(Records provided)

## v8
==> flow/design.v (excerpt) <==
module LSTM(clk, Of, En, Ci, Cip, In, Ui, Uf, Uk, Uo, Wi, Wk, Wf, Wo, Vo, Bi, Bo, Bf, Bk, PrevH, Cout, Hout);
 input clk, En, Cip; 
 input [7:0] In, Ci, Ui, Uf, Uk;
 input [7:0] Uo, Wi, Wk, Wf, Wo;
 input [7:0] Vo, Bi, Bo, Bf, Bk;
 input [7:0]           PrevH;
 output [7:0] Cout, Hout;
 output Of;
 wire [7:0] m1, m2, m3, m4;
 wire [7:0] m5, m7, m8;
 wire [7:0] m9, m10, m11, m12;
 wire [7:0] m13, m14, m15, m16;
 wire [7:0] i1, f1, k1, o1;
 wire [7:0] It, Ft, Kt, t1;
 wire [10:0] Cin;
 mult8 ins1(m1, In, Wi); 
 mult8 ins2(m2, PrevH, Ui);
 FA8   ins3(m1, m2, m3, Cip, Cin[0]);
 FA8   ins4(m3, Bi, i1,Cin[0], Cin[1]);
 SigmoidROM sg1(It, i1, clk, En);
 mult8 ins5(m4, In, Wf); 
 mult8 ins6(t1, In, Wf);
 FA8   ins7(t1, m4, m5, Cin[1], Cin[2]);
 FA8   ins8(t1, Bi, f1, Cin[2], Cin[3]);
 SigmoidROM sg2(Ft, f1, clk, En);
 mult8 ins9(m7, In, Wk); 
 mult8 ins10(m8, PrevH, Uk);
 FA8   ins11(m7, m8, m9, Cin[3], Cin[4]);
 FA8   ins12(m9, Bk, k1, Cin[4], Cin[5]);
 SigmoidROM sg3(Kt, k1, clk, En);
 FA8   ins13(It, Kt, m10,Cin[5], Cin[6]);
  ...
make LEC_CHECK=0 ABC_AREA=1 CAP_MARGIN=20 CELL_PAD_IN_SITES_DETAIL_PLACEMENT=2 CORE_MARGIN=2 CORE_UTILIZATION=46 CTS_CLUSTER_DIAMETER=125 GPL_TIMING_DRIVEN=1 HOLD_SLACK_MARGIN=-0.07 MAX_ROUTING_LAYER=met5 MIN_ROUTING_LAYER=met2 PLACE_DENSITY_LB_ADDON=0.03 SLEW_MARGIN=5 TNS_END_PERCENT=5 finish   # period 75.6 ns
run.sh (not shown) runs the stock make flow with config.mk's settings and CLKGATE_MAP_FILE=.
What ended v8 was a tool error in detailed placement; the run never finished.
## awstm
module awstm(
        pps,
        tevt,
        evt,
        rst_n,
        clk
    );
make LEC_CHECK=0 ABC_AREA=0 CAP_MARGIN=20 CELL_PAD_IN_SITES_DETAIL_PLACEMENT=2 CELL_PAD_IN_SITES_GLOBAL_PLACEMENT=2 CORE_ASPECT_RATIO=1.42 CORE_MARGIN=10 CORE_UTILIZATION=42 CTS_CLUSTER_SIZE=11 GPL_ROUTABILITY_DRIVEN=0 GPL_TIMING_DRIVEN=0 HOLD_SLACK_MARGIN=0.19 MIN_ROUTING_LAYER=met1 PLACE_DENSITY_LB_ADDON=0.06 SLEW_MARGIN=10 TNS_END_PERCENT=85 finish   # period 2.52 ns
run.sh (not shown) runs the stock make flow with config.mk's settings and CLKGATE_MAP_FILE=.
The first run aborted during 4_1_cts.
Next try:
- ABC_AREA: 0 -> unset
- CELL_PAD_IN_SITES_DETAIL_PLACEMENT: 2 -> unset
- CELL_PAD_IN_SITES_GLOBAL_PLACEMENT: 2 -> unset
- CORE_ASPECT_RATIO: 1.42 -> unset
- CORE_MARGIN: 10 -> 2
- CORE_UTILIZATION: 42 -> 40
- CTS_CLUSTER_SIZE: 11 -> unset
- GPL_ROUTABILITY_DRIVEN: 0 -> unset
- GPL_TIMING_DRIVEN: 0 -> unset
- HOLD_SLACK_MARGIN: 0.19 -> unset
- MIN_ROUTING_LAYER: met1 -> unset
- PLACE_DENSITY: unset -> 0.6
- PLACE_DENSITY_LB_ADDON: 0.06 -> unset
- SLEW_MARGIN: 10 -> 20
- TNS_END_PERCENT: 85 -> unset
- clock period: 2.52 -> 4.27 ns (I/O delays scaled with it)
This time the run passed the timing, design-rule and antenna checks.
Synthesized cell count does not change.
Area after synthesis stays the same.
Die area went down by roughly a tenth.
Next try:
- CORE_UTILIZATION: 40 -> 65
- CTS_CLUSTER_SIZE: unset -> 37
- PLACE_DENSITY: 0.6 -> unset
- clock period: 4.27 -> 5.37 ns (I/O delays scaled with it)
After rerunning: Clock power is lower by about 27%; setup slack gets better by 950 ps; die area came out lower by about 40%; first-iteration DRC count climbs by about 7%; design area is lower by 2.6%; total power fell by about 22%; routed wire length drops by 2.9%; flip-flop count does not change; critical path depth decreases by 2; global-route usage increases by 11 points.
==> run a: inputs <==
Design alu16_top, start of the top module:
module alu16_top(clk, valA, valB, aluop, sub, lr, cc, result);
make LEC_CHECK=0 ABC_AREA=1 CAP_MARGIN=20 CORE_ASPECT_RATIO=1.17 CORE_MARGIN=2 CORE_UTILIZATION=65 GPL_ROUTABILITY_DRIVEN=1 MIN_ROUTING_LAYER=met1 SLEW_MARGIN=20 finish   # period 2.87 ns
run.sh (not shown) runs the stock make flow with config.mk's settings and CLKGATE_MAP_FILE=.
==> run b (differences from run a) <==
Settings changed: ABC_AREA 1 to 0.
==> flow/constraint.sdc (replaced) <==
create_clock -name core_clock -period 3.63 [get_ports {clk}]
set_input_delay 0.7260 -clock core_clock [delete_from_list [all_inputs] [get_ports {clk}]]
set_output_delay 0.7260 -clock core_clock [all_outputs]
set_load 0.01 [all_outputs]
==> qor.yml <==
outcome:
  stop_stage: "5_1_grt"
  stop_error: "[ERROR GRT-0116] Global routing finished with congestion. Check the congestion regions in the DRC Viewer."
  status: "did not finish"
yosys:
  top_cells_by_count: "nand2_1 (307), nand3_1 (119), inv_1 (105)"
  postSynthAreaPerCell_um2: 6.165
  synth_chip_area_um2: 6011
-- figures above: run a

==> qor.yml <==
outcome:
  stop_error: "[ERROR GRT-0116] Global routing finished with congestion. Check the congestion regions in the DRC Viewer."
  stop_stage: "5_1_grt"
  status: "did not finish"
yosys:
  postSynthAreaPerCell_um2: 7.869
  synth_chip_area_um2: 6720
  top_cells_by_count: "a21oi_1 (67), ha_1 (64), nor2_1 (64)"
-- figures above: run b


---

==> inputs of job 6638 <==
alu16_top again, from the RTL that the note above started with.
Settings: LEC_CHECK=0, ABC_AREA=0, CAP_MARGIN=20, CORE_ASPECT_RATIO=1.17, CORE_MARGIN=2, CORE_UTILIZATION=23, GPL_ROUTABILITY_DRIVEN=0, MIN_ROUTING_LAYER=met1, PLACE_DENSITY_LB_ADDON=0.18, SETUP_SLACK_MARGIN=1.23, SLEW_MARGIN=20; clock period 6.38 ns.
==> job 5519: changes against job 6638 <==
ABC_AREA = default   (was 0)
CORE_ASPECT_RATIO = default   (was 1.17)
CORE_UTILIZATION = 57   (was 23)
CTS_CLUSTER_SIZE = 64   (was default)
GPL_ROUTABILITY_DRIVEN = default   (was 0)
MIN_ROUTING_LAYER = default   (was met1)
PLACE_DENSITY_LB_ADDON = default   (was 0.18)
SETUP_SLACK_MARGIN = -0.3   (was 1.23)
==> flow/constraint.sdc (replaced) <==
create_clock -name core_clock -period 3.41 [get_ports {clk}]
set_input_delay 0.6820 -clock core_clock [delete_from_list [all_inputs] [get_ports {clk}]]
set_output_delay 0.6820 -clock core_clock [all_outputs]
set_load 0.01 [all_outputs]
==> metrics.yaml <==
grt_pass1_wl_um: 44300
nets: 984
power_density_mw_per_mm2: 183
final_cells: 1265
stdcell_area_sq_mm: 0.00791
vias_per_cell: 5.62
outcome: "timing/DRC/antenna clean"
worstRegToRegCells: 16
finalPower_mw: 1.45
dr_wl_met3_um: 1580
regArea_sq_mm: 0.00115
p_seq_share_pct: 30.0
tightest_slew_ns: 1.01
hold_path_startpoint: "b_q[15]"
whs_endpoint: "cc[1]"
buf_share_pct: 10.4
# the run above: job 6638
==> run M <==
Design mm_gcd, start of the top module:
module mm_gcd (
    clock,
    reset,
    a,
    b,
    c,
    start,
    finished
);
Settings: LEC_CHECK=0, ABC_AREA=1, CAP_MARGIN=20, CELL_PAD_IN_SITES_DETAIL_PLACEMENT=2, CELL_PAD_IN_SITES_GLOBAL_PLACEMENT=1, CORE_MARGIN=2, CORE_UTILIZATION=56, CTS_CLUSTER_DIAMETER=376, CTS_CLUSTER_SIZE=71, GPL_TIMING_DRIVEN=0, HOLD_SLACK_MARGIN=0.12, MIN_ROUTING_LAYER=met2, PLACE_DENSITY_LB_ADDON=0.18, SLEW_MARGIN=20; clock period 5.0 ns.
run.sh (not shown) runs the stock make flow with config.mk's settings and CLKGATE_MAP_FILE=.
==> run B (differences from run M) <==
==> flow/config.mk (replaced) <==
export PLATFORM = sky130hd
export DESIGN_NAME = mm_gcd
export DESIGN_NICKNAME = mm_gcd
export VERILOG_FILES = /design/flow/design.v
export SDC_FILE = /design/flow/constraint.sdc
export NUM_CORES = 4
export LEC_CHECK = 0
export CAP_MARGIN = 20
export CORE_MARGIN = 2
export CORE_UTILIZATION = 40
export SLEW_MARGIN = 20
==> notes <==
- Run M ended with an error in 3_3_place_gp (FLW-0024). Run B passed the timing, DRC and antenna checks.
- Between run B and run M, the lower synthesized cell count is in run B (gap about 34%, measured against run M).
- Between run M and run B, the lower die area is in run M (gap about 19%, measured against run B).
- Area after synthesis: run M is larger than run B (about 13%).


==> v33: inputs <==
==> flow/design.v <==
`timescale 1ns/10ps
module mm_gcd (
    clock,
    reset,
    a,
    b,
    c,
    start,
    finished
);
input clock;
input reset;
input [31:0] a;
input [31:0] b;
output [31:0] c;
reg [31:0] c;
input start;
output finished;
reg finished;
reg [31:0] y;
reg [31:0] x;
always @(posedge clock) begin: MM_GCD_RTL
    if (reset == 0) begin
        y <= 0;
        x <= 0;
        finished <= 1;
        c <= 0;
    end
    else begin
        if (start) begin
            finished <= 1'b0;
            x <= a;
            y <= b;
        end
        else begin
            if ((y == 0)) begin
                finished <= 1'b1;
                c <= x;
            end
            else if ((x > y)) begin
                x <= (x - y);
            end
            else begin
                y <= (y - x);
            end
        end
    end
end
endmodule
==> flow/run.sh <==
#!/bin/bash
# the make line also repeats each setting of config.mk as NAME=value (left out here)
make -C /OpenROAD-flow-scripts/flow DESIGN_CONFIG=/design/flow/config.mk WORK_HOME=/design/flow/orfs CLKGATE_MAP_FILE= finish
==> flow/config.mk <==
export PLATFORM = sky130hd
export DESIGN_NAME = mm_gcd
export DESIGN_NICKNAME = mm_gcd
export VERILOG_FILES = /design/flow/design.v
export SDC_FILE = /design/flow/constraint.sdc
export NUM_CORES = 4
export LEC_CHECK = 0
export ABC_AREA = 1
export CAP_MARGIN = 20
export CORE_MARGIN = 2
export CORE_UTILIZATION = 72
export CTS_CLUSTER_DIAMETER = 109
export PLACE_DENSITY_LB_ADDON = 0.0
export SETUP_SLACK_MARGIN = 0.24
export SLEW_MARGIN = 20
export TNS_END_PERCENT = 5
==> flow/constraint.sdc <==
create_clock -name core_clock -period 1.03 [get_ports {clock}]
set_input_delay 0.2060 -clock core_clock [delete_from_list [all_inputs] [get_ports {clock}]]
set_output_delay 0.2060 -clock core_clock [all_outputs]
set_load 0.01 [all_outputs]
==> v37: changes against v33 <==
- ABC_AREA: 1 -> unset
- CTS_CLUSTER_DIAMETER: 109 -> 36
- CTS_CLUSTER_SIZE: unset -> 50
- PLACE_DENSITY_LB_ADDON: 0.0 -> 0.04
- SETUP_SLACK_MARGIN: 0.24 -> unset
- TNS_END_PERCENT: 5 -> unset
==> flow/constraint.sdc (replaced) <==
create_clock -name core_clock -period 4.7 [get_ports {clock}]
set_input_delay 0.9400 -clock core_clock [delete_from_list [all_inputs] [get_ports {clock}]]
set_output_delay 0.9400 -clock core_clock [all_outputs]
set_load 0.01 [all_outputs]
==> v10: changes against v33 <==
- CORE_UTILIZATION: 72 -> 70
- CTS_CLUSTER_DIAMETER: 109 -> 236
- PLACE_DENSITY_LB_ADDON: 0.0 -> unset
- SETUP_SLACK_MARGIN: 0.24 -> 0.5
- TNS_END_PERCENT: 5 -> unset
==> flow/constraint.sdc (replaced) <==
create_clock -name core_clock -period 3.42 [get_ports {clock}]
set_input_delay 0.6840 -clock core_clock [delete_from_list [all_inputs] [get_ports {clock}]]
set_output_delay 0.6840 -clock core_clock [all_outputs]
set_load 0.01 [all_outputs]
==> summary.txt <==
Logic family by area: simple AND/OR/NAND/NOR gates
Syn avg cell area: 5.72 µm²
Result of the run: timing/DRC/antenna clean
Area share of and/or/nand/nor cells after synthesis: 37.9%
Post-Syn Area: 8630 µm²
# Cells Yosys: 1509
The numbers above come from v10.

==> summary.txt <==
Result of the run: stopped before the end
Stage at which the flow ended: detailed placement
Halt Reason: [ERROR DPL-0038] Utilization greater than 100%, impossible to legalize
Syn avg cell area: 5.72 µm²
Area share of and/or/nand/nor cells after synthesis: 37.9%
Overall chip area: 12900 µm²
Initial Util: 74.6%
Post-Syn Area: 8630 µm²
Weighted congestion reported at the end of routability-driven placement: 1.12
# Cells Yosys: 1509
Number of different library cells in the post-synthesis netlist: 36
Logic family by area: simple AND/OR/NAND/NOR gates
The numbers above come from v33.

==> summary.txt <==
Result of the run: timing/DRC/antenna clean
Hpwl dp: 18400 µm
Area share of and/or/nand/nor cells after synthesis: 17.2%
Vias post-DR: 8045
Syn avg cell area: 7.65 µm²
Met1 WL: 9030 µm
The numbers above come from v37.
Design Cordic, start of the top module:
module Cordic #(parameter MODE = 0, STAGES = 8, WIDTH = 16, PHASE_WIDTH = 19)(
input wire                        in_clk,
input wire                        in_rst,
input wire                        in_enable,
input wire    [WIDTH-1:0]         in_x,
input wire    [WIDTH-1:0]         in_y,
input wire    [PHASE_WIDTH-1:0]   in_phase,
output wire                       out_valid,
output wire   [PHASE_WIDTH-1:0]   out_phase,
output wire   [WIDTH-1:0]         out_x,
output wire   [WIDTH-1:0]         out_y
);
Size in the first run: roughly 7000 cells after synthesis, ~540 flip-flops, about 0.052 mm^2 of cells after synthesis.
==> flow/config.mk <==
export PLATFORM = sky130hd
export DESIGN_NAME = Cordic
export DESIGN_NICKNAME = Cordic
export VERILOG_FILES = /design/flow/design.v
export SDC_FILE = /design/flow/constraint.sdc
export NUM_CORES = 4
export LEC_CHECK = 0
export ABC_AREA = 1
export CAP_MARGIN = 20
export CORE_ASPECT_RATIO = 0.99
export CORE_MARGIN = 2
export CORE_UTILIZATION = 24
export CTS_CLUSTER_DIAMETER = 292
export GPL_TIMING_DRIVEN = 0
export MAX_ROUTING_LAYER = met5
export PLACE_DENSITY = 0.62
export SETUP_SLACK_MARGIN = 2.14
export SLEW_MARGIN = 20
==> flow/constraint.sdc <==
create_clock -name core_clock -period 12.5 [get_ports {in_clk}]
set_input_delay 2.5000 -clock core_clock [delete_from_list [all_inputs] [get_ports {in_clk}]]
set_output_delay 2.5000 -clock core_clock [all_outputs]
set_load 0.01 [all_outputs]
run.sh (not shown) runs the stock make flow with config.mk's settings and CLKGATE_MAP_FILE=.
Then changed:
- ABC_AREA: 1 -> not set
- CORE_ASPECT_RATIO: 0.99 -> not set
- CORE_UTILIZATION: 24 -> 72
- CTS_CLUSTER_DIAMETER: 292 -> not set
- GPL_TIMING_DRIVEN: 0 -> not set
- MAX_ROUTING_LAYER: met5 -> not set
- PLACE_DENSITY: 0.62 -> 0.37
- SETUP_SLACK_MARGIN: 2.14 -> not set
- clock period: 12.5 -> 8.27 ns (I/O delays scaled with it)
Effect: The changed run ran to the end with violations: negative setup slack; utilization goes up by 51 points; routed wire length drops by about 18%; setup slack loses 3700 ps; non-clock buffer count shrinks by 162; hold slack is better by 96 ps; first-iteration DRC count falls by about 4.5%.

(End Records provided)
(Records provided)

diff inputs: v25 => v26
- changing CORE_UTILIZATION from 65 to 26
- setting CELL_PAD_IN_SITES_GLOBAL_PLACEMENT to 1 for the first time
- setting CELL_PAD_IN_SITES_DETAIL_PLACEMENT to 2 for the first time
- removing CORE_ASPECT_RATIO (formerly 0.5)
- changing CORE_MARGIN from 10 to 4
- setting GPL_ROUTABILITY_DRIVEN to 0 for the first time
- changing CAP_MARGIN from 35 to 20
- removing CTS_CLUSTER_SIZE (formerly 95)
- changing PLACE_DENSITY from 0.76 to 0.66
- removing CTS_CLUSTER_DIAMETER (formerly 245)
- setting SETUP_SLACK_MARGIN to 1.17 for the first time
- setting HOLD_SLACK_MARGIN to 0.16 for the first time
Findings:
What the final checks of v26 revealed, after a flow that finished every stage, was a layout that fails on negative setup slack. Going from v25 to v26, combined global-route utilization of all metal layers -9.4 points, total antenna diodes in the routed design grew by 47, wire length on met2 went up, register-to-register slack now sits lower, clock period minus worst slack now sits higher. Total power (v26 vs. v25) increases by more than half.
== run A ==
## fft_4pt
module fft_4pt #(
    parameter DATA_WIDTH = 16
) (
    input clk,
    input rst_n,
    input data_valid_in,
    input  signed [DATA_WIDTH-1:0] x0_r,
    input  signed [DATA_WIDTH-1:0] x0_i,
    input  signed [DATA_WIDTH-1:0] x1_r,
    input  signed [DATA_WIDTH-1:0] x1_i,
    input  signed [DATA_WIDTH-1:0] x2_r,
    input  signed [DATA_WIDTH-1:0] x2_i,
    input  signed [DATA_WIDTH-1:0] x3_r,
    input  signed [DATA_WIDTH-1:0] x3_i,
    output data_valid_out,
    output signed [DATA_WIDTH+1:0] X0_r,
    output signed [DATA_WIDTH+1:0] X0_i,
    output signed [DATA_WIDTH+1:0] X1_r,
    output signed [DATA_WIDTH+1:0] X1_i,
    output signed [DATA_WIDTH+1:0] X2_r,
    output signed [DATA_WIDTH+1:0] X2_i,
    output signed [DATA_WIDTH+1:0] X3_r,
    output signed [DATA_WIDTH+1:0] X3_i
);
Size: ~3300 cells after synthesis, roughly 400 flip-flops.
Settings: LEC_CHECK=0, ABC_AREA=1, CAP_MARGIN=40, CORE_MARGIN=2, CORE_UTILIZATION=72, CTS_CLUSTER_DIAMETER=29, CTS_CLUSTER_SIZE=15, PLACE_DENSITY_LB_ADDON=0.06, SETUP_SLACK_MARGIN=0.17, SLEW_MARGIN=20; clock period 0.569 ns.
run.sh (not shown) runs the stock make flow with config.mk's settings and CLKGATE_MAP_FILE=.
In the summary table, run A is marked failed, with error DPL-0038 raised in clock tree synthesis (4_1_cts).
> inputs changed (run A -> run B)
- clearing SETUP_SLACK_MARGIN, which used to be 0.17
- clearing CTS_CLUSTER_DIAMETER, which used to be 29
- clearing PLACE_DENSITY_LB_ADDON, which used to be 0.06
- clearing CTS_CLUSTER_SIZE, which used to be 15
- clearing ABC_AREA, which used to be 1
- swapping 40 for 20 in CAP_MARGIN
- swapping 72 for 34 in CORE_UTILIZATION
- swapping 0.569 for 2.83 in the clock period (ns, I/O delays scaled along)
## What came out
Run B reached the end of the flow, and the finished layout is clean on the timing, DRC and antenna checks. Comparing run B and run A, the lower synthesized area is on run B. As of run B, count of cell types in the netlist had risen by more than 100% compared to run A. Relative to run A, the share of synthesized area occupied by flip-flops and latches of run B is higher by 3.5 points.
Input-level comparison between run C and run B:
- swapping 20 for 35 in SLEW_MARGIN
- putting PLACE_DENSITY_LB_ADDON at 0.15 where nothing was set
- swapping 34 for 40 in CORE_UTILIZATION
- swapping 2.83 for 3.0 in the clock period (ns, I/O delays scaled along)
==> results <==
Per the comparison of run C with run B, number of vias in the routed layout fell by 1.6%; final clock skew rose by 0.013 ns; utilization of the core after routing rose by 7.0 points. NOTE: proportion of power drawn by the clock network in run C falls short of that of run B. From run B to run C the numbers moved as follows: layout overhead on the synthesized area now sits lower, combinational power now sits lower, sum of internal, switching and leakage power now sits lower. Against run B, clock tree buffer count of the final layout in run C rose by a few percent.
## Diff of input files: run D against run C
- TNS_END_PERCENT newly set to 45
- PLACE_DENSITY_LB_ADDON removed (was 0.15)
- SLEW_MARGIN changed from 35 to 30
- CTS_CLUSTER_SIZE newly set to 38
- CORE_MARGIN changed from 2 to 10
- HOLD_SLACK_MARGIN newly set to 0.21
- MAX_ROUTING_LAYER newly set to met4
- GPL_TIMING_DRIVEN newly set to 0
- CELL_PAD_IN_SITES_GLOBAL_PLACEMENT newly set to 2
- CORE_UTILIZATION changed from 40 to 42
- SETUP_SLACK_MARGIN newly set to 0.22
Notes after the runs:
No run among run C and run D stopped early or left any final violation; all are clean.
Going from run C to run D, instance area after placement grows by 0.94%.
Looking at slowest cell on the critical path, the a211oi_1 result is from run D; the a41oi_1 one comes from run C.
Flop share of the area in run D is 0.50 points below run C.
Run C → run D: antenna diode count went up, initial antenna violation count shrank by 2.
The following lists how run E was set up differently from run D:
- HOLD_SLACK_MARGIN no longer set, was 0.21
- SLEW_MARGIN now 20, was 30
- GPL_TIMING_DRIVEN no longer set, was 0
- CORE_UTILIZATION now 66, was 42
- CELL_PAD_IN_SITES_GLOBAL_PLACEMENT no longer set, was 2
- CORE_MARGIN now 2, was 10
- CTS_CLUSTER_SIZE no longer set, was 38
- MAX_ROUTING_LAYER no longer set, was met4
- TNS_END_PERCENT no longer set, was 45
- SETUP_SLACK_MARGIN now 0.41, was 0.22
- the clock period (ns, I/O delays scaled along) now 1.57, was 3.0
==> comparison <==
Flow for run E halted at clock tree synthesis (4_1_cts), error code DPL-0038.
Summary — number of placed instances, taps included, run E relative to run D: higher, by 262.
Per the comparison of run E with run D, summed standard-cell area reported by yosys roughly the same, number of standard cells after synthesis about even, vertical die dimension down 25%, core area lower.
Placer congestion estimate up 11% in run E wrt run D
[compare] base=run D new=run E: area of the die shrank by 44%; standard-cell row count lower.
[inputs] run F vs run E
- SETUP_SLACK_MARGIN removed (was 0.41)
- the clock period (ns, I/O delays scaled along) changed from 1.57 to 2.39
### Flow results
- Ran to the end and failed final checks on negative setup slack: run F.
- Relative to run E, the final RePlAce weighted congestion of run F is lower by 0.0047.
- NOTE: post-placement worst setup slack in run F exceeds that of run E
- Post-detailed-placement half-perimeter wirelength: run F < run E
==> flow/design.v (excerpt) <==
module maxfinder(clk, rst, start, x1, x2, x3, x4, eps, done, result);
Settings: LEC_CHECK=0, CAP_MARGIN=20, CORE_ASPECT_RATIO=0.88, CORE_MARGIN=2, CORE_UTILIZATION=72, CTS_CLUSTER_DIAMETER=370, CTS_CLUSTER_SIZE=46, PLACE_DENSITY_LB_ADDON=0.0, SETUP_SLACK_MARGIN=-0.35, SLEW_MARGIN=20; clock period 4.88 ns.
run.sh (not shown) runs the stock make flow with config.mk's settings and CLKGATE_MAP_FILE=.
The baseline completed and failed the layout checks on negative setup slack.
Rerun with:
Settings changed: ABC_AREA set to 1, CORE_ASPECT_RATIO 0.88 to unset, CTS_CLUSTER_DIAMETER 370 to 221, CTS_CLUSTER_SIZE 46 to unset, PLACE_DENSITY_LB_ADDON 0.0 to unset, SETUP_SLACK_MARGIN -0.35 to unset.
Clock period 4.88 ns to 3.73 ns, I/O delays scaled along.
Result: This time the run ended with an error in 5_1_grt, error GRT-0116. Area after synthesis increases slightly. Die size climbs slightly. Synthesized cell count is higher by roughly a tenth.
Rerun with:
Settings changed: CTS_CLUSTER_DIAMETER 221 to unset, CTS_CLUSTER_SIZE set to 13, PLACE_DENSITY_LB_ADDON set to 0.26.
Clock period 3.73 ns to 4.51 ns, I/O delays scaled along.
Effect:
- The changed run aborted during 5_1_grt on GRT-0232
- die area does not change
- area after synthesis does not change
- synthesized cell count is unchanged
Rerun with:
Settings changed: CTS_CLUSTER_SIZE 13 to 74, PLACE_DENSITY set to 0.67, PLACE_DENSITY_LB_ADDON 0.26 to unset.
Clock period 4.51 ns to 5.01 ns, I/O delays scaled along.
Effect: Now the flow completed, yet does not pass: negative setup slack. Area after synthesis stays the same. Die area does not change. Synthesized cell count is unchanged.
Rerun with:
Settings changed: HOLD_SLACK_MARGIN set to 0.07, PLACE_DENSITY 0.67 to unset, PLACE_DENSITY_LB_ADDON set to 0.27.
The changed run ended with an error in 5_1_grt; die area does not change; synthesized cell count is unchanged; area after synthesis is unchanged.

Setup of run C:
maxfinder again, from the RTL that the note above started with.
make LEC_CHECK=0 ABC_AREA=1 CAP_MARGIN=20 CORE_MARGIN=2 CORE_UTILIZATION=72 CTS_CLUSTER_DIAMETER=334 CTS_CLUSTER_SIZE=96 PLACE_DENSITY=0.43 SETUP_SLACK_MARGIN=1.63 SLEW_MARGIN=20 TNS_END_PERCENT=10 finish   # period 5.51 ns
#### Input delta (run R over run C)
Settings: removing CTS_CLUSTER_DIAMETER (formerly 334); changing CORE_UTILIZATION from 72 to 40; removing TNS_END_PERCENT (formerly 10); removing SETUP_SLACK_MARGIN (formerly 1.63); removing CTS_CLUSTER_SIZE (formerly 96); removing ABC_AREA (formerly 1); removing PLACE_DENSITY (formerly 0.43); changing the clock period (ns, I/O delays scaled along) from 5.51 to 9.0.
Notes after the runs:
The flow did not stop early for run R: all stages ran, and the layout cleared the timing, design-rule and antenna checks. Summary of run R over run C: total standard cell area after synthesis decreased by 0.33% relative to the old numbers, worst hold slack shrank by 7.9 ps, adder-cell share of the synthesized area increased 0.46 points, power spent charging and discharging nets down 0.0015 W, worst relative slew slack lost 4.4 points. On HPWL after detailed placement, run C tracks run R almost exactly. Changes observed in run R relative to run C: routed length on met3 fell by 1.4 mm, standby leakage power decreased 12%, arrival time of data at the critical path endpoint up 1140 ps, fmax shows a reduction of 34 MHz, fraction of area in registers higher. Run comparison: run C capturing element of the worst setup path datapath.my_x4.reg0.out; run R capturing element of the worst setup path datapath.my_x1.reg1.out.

(End Records provided)

_Exercise goal_
Reproduce only the lines above, starting at the line with "diff inputs: v25 => v26" and ending at the line with "- changing CAP_MARGIN from 35 to 20", exactly as written.

_Solution to the exercise_
diff inputs: v25 => v26
- changing CORE_UTILIZATION from 65 to 26
- setting CELL_PAD_IN_SITES_GLOBAL_PLACEMENT to 1 for the first time
- setting CELL_PAD_IN_SITES_DETAIL_PLACEMENT to 2 for the first time
- removing CORE_ASPECT_RATIO (formerly 0.5)
- changing CORE_MARGIN from 10 to 4
- setting GPL_ROUTABILITY_DRIVEN to 0 for the first time
- changing CAP_MARGIN from 35 to 20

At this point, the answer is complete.